Saved data entries
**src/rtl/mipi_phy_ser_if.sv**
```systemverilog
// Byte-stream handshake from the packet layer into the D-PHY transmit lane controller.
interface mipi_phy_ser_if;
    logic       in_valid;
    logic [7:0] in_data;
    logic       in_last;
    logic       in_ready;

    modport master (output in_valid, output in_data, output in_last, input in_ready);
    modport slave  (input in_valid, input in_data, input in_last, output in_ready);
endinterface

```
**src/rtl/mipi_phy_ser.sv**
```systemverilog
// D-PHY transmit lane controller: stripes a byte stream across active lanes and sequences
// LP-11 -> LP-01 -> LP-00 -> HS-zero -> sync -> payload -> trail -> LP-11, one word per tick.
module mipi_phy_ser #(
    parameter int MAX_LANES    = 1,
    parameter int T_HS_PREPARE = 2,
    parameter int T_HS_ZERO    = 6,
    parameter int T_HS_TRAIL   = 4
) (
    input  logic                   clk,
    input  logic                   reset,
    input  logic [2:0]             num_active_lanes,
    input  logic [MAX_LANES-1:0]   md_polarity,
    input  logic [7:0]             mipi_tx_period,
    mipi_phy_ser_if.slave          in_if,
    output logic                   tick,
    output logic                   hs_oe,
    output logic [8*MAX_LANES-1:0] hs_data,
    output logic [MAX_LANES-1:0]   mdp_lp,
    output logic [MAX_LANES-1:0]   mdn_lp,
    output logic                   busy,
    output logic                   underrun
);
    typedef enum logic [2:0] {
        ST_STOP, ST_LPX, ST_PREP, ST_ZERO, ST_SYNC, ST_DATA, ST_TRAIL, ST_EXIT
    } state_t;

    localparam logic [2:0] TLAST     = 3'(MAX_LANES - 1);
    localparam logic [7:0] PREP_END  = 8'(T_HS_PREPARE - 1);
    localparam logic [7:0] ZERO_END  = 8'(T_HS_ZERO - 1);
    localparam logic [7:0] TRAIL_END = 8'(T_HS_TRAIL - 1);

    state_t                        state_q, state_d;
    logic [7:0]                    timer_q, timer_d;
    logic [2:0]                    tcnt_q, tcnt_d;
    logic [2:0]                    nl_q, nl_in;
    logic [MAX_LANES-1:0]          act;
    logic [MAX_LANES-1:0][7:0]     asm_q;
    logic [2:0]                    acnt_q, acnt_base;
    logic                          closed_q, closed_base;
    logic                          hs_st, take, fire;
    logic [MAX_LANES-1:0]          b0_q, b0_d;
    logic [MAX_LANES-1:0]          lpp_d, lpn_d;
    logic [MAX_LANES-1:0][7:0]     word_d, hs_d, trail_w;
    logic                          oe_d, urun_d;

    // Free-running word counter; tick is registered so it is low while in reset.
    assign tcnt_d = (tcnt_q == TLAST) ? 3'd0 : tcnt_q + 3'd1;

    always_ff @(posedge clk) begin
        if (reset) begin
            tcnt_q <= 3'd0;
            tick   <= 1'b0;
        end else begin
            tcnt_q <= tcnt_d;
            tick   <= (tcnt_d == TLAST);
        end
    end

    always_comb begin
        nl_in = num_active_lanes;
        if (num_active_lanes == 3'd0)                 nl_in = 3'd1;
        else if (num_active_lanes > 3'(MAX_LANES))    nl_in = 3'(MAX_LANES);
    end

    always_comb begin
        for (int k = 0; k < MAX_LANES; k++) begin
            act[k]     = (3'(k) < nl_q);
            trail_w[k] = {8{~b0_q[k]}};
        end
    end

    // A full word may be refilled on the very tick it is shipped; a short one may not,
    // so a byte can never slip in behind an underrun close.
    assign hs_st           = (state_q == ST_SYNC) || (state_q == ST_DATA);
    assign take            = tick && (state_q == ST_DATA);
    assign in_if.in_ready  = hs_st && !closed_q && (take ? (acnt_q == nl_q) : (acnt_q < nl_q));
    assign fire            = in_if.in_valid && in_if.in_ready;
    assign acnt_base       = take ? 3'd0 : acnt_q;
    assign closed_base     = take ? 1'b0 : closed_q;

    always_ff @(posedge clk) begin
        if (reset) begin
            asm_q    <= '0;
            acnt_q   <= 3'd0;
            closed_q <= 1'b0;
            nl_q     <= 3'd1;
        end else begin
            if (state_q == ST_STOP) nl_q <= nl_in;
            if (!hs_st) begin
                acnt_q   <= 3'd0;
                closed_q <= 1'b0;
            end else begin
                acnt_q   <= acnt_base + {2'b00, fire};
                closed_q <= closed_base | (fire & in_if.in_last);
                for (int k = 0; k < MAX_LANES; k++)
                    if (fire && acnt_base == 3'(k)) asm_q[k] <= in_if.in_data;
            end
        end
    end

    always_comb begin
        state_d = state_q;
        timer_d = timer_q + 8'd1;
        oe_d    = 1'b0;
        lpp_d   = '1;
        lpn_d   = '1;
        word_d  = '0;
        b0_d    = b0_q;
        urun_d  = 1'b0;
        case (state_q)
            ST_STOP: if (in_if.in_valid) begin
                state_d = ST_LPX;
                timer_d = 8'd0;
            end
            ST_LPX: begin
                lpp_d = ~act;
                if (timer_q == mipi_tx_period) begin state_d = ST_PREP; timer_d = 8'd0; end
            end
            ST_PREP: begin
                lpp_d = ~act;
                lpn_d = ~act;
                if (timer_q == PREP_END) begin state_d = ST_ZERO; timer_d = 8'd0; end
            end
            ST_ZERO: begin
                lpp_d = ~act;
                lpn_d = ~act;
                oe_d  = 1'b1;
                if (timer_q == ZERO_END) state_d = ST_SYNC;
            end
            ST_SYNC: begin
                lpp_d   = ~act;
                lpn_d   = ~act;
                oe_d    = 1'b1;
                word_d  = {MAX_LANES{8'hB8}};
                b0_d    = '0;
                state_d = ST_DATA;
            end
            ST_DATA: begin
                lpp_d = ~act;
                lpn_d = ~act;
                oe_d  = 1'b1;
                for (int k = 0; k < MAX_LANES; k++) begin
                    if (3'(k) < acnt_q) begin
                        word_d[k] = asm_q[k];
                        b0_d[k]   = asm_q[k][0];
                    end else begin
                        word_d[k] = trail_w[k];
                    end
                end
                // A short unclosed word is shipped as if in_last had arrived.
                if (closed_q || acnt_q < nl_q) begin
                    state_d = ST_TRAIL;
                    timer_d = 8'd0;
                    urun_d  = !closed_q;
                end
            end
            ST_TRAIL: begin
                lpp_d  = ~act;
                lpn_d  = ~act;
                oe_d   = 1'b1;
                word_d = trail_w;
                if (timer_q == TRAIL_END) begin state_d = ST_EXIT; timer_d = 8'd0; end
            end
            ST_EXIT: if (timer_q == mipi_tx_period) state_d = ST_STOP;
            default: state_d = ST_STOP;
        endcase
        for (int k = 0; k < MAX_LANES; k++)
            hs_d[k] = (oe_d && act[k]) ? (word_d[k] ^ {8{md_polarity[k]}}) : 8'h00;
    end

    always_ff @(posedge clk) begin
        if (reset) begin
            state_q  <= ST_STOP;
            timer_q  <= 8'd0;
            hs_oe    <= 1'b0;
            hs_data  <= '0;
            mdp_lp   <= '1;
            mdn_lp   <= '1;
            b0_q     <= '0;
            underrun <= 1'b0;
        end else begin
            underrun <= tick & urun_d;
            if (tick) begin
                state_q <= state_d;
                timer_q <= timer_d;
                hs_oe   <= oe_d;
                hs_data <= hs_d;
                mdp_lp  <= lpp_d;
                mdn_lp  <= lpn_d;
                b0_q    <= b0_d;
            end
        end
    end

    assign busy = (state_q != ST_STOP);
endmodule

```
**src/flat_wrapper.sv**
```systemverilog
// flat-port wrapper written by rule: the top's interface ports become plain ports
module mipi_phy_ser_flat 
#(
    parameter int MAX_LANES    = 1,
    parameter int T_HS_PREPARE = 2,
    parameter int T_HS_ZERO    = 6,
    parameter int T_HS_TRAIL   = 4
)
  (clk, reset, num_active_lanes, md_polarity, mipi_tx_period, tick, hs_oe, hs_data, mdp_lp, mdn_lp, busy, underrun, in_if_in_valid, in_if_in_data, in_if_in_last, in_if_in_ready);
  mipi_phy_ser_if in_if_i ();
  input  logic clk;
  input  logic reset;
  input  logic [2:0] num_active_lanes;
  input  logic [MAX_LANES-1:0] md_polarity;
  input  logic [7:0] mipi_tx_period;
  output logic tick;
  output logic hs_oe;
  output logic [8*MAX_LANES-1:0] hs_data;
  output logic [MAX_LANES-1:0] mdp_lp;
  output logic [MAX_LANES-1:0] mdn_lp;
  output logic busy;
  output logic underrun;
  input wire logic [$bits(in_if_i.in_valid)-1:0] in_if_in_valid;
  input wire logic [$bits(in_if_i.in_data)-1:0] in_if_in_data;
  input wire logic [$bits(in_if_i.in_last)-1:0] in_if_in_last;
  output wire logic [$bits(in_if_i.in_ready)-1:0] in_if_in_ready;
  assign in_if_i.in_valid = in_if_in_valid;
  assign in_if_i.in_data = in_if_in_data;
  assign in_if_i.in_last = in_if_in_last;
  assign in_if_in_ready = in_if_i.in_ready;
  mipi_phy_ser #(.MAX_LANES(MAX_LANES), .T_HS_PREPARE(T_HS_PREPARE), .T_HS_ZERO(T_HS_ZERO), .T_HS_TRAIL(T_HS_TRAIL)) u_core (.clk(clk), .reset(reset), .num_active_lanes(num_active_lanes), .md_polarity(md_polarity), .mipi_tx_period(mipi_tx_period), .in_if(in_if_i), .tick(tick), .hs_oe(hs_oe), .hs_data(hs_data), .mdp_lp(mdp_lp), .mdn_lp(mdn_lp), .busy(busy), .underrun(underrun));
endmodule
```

= Problem statement =
Show every line above in which the word "stream" is found.

= Task solution =
// Byte-stream handshake from the packet layer into the D-PHY transmit lane controller.
// D-PHY transmit lane controller: stripes a byte stream across active lanes and sequences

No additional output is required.